Background Abnormal chloride (Cl–) transport dehydrates airway surface liquid (ASL) in sinonasal epithelium leading to mucus stasis and chronic rhinosinusitis. As an experimental epithelium, rabbit tissue provides an excellent representation of human sinus disease, and the rabbit sinusitis model is both established and well suited for therapeutic interventions in vivo. Our objective in this study was to evaluate whether ivacaftor reverses the consequences of Pseudomonas aeruginosa–induced acquired cystic fibrosis transmembrane conductance regulator (CFTR) dysfunction. Methods Rabbit nasal cavities were assessed for responsiveness to ivacaftor in vivo (by nasal potential difference [NPD] assay).
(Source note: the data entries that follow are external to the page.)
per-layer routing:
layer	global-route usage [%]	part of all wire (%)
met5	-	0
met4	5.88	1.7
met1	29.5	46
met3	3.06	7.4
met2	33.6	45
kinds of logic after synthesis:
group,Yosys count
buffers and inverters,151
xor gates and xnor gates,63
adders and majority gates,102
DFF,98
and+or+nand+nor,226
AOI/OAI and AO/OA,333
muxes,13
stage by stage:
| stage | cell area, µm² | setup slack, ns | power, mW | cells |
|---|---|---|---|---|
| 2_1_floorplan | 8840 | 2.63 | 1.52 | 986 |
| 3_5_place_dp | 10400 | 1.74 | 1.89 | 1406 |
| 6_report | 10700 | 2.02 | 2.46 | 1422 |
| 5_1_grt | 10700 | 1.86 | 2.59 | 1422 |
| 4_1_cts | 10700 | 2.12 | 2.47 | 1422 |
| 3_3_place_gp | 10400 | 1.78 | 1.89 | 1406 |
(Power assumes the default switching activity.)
### config.mk
export PLATFORM = sky130hd
export DESIGN_NAME = ptlk_vec_cell
export DESIGN_NICKNAME = d
export VERILOG_FILES = /design/src/hdl/ptlk_pkg.sv /design/src/hdl/ptlk_vec_cell.sv
export SDC_FILE = /design/constraint.sdc
export NUM_CORES = 1
export LEC_CHECK = 0
export BUFFER_PORTS_ARGS = -buffer_cell sky130_fd_sc_hd__buf_2
export CORE_UTILIZATION = 52
export DETAILED_ROUTE_END_ITERATION = 8
export HOLD_SLACK_MARGIN = 0.05
export PLACE_DENSITY = 0.91
export SLEW_MARGIN = 10
export SYNTH_ARGS = -nofsm -noshare
export SYNTH_HDL_FRONTEND = slang
export SYNTH_SLANG_ARGS = --single-unit
### constraint.sdc
create_clock -name clk -period 3.1 [get_ports clk]
set_input_delay 0.465 -clock clk [delete_from_list [all_inputs] [get_ports clk]]
set_output_delay 0.465 -clock clk [all_outputs]
set_load 0.02 [all_outputs]
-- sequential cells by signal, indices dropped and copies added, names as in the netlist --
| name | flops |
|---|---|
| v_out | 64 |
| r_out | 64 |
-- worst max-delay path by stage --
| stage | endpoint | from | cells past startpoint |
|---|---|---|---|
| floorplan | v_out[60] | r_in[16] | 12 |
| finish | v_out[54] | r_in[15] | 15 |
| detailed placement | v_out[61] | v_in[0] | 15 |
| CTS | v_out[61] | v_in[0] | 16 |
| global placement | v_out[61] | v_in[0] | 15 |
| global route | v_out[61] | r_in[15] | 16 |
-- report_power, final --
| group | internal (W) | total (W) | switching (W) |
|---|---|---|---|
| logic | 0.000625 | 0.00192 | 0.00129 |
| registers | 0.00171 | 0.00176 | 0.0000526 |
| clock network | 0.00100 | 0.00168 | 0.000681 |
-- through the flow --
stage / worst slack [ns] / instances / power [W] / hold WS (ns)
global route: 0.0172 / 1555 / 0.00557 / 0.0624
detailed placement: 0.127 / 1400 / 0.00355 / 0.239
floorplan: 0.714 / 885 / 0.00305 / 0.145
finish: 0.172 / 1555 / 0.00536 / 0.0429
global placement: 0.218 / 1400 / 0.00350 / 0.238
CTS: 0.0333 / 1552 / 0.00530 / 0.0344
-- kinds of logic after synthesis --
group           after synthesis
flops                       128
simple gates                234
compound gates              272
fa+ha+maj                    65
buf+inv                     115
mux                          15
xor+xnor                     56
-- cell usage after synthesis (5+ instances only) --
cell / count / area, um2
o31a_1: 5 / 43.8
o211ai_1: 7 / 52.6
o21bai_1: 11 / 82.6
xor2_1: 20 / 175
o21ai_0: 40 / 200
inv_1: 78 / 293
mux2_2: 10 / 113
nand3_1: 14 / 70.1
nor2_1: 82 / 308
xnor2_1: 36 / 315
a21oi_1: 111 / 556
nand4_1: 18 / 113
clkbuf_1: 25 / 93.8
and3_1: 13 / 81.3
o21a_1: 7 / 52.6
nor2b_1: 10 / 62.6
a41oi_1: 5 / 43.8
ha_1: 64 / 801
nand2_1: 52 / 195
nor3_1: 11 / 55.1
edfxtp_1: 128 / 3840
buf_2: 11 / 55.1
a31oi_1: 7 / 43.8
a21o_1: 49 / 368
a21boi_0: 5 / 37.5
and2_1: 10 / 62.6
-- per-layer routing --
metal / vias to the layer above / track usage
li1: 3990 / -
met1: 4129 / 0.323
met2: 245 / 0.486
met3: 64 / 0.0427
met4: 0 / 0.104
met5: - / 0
===== src/hdl/ptlk_pkg.sv =====
package ptlk_pkg;

  localparam int CORDIC_STEPS = 30;
  localparam int SQRT_STEPS   = 32;
  localparam int NORM_STEPS   = 6;
  localparam int NORM_TOP     = 41;
  localparam int ROT_W        = 33;
  localparam int VEC_W        = 48;
  localparam int TURN_W       = 32;
  localparam int LINK_W       = 20;
  localparam int ROOT_W       = 64;

  typedef logic signed [ROT_W-1:0] rot_t;
  typedef logic signed [VEC_W-1:0] vec_t;
  typedef logic [TURN_W-1:0]       turn_t;
  typedef logic [VEC_W-1:0]        mag_t;
  typedef logic [ROOT_W-1:0]       root_t;

  localparam rot_t  CORDIC_INV_GAIN = 33'sd652032874;
  localparam turn_t HALF_TURN       = 32'h8000_0000;

  localparam logic [29:0] TURN_ATAN [CORDIC_STEPS] = '{
    30'h20000000, 30'h12E4051D, 30'h09FB385B, 30'h051111D4, 30'h028B0D43,
    30'h0145D7E1, 30'h00A2F61E, 30'h00517C55, 30'h0028BE53, 30'h00145F2E,
    30'h000A2F98, 30'h000517CC, 30'h00028BE6, 30'h000145F3, 30'h0000A2F9,
    30'h0000517C, 30'h000028BE, 30'h0000145F, 30'h00000A2F, 30'h00000517,
    30'h0000028B, 30'h00000145, 30'h000000A2, 30'h00000051, 30'h00000028,
    30'h00000014, 30'h0000000A, 30'h00000005, 30'h00000002, 30'h00000001
  };

endpackage
$ cat src/sv/vfvs_pkg.sv
`timescale 1ns / 1ps
// vfvs_pkg: shared types and constants for the voxel face visibility store.
// Depends on nothing; imported by every module of the block.
package vfvs_pkg;

   // Operation codes carried in req_tuser.
   localparam logic OP_WRITE = 1'b0;
   localparam logic OP_QUERY = 1'b1;

   localparam int COORD_W     = 6;
   localparam int BT_W        = 3;
   localparam int MASK_W      = 6;
   localparam int REQ_TDATA_W = 24;
   localparam int RSP_TDATA_W = 16;

   // Face bits of the result mask.
   localparam int FACE_YM = 0;
   localparam int FACE_YP = 1;
   localparam int FACE_XM = 2;
   localparam int FACE_XP = 3;
   localparam int FACE_ZP = 4;
   localparam int FACE_ZM = 5;

   // Command queue between front and back.
   localparam int FIFO_DEPTH = 2;
   localparam int FIFO_PW    = $clog2(FIFO_DEPTH);
   localparam int FIFO_CW    = $clog2(FIFO_DEPTH + 1);

   typedef struct packed {
      logic               op;
      logic [COORD_W-1:0] x;
      logic [COORD_W-1:0] y;
      logic [COORD_W-1:0] z;
      logic [BT_W-1:0]    block_type;
   } cmd_type;

   typedef struct packed {
      logic [BT_W-1:0]   block_kind;
      logic [MASK_W-1:0] face_mask;
   } rsp_type;

endpackage

$ cat src/sv/vfvs_fifo.sv
`timescale 1ns / 1ps
// vfvs_fifo: short command queue that decouples the front from the back.
// Uses vfvs_pkg for the command type and depth.
module vfvs_fifo
   import vfvs_pkg::*;
(
   input  logic    clock,
   input  logic    reset,
   input  logic    push,
   input  cmd_type push_cmd,
   output logic    full,
   input  logic    pop,
   output logic    head_valid,
   output cmd_type head_cmd
);

   cmd_type            slot_ff [FIFO_DEPTH];
   logic [FIFO_PW-1:0] wr_ptr_ff, wr_ptr_in;
   logic [FIFO_PW-1:0] rd_ptr_ff, rd_ptr_in;
   logic [FIFO_CW-1:0] count_ff, count_in;

   assign full       = (count_ff == FIFO_CW'(FIFO_DEPTH));
   assign head_valid = (count_ff != '0);
   assign head_cmd   = slot_ff[rd_ptr_ff];

   always_comb begin
      wr_ptr_in = wr_ptr_ff;
      rd_ptr_in = rd_ptr_ff;
      count_in  = count_ff;
      if (push) begin
         wr_ptr_in = (wr_ptr_ff == FIFO_PW'(FIFO_DEPTH - 1)) ? '0 : wr_ptr_ff + 1'b1;
      end
      if (pop) begin
         rd_ptr_in = (rd_ptr_ff == FIFO_PW'(FIFO_DEPTH - 1)) ? '0 : rd_ptr_ff + 1'b1;
      end
      if (push && !pop) begin
         count_in = count_ff + 1'b1;
      end else if (pop && !push) begin
         count_in = count_ff - 1'b1;
      end
   end

   always_ff @(posedge clock) begin
      if (reset) begin
         wr_ptr_ff <= '0;
         rd_ptr_ff <= '0;
         count_ff  <= '0;
      end else begin
         wr_ptr_ff <= wr_ptr_in;
         rd_ptr_ff <= rd_ptr_in;
         count_ff  <= count_in;
      end
   end

   always_ff @(posedge clock) begin
      if (push) begin
         slot_ff[wr_ptr_ff] <= push_cmd;
      end
   end

endmodule

$ cat config.mk
export PLATFORM = sky130hd
export DESIGN_NAME = vfvs_fifo
export DESIGN_NICKNAME = d
export VERILOG_FILES = /design/src/sv/vfvs_pkg.sv /design/src/sv/vfvs_fifo.sv
export SDC_FILE = /design/constraint.sdc
export NUM_CORES = 1
export LEC_CHECK = 0
export ABC_AREA = 1
export BUFFER_PORTS_ARGS = -buffer_cell sky130_fd_sc_hd__buf_4
export CORE_UTILIZATION = 46
export DETAILED_ROUTE_END_ITERATION = 16
export PLACE_DENSITY = 0.85
export SLEW_MARGIN = 25
export SYNTH_ARGS = -nofsm -noshare
export SYNTH_HDL_FRONTEND = slang
export SYNTH_SLANG_ARGS = --single-unit
$ cat constraint.sdc
create_clock -name clock -period 1.79 [get_ports clock]
set_input_delay 0.358 -clock clock [delete_from_list [all_inputs] [get_ports clock]]
set_output_delay 0.358 -clock clock [all_outputs]
set_load 0.1 [all_outputs]
## Yosys cells after proc, flatten, opt, wreduce, memory -nomap -nowiden

Memories as Yosys holds them, arrays and structs flattened. A register that Yosys moved wholly into a read port is not among the register bits.
Cells that the tools add are included.
W data, S select, Z words.

- Logic and storage cells: 23
- Memories kept: 1
- Memory bits (writable): 44
- Input port bits: 26
- Output and inout bits: 24
- Register bits: 4

Memories:

| memory | words | width | read ports | clocked after memory_dff | wr ports | RTL line | source |
|---|---|---|---|---|---|---|---|
| slot_ff | 2 | 22 | 1 | 1 | 1 | vfvs_fifo.sv:17 | `cmd_type slot_ff [FIFO_DEPTH];` |

- Add/sub/neg operators: 4
- Reductions and logical operators: 6
- Eq/ne operators: 1
- Mux-type cells: 8

Operators by type and width:

| cell | number |
|---|---|
| $mux W1 | 6 |
| $mux W2 | 2 |
| $reduce_bool A2 Y1 | 2 |
| $add A1 B1 Y1 const B | 2 |
| $add A2 B1 Y2 const B | 1 |
| $eq A2 B2 Y1 const B | 1 |
| $logic_and A1 B1 Y1 | 2 |
| $logic_not A1 Y1 | 2 |
| $sub A2 B1 Y2 const B | 1 |

## Logic depth before layout (Yosys ltp)

- Depth after elaboration: 4
- Depth in mapped cells: 8
- Mapped depth without buffers: 8

## Least setup slack after synthesis

No wires, ideal clock.

- Path type: reg2out
- Start: register count_ff[1]
- End: output port full
- Slack: -185 ps
- Data required time: 1,432 ps
- Data arrival time: 1,617 ps
- Path buffers: 0
- Cell stages (with the launch flop): 3
- Cell sequence: dfxtp_1 > inv_1 > nor2_1

- Longest elaborated chain between the ends: 1

RTL lines:

| what | RTL line | source |
|---|---|---|
| start: declaration | vfvs_fifo.sv:20 | `logic [FIFO_CW-1:0] count_ff, count_in;` |
| start signal: assignment | vfvs_fifo.sv:51 | `count_ff <= count_in;` |
| $eq A2 B2 Y1 | vfvs_fifo.sv:22 | `assign full = (count_ff == FIFO_CW'(FIFO_DEPTH));` |
| end: declaration | vfvs_fifo.sv:11 | `output logic full,` |

Every way passes these cells.

==> impl_metrics.yaml <==
final_layout:
  multi_input_area_um2: 345
  final_nets: 189
  n_antenna_cell: 0
  area_growth_pct: 37.2
  final_cell_area_mm2: 0.00249
  drive_above_1_share_pct: 54.6
  regArea_mm2: 0.00143
  fillCellCount: 254
  stdcell_count: 211
clock_tree:
  clockRootBuffer: "clkbuf_8"
  cts_tree: "built"
  clk_latency_ns: 0.30
  clk_pin_slew_ns: 0.09
  max-clock-path-buffers: 2
  cts_setup_buffers: 0
  cts.sinks: 49
  htree_levels: 2
  cts_buffers: 5
  hold_buffers: 0
timing:
  relSlewSlack_pct: 81.4
  skew_ns: 0.00746
  fmax_mhz: 571
  setup_viol: 0
  min_period_ns: 1.75
  hold_viol: 0
  finalCritPeriodShare_pct: 97.8
  finalSetupTns_ns: 0
  maxSlewViolCount: 0
  timing.hold.ws_ns: 0.230
  worst_pin_slew_ns: 0.282
  rsz0062_at_grt: "true"
global_route:
  antenna_found_initial: 0
  grt_max_degree: 17
  grt_pass1_vias: 1114
  grtUsageTotal_pct: 17.4
  grt_pass1_wl_um: 5130
  grt_overflow: 0
setup_path:
  start_kind: "flop"
  crit_top_cell: "buf_6"
  crit_chain: "buf_6 > mux2_2 > buf_6"
  critPathSlowestCell: "dfxtp_4"
  end_kind: "primary output"
  worst-endpoint-arrival_ns: 1.39
  cp.required_ns: 1.43
  worst-setup-path-type: "reg2out"
  regToRegSetupSlack_ns: 0.79
  crit_path_max_incr_delay_ns: 0.38
  endpoint: "head_cmd[10]"
  regToRegStartpoint: "wr_ptr_ff$_SDFFE_PP0P_"
  reg2reg_depth: 3
  path_max_fanout: 9
  rr_endpoint: "slot_ff[1][4]$_DFFE_PP_"
logic_synthesis:
  synth_fa_ha_area_share_pct: 0.688
  syn_inst: 101
  seq_area_frac_synth_pct: 78.2
  ys.warnings.count: 0
  synth_compound_area_share_pct: 0.551
  yosys.area.top_type: "edfxtp_1"
  synthMuxAreaShare_pct: 13.6
  yosys_register_bits: 49
  synth_top_family_by_area: "multiplexers"
  synthesis.nets: 128
  synth.top_cell.area_share_pct: 72.7
  synthSimpleGateAreaFrac_pct: 3.37
  synth_area_per_cell_um2: 18.0
  synth_xor_area_share_pct: 0.482
  syn_area_mm2: 0.00182
  netlist_top_cells_area: "edfxtp_1 73%, mux2_2 14%, dfxtp_1 5.5%"
  ys_types: 14
job:
  max-cap-violations: 0
floorplan:
  start_util_pct: 48.9
  dieArea_mm2: 0.00421
  dieHeight_um: 64.9
  rows: 22
  die_w_um: 64.9
  pin_count: 50
  core_mm2: 0.00372
pwr:
  power_density_mw_per_mm2: 1160
  p_total_mw: 2.90
  p_leak_nw: 0.984
  peakVddDrop_uv: 622
routing:
  viasPerCell: 4.97
  wl_per_cell_um: 15.8
  vias: 1048
  drc: 0
  drt-total-wl_um: 3340
  ant_nets: 0
  firstDrtPassIters: 4
  drtIter0Drc: 46
placed_design:
  place_area_mm2: 0.00227
  dp_cells: 202
  dp_hpwl_um: 2270
  place.gp.congestion: 0.666
  numPortBuffers: 49
hold_path:
  min_path_type: "in2reg"
status:
  run_status: "finished, final reports clean"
Rabbit nasal epithelial (RNE) cultures were incubated with an ultrafiltrate of P aeruginosa (PAO1 strain) for 4 hours and tested for acquired CFTR dysfunction. Markers of mucociliary function, including airway surface liquid depth (ASL), periciliary liquid depth (PCL), ciliary beat frequency (CBF), and mucociliary transport (MCT), were measured by micro‐optical coherence tomography (μOCT) after PAO1 and/or ivacaftor incubation. Results Ivacaftor resulted in a significant mean NPD polarization of 21.8 ± 2.1 mV, which was significantly greater than that seen in the low Cl− control (12.9 ± 1.3; p = 0.01). PAO1 exposure induced a state of acquired CFTR dysfunction in rabbit nasal epithelium as measured by forskolin‐stimulated short‐circuit current (ISC) (control, 37.0 ± 1.1 μA/cm2; PAO1, 24.4 ± 1.1 μA/cm2; p < 0.001). RNE cultures exposed to PAO1 had inhibited mucociliary function, whereas coincubation with ivacaftor restored mucociliary clearance, as measured by μOCT. Conclusion In rabbit nasal epithelium, ivacaftor robustly stimulates CFTR‐mediated Cl− secretion and normalizes ASL and CBF in PAO1‐induced acquired CFTR dysfunction. Preclinical testing of CFTR potentiators as therapy for P aeruginosa rabbit sinusitis is planned.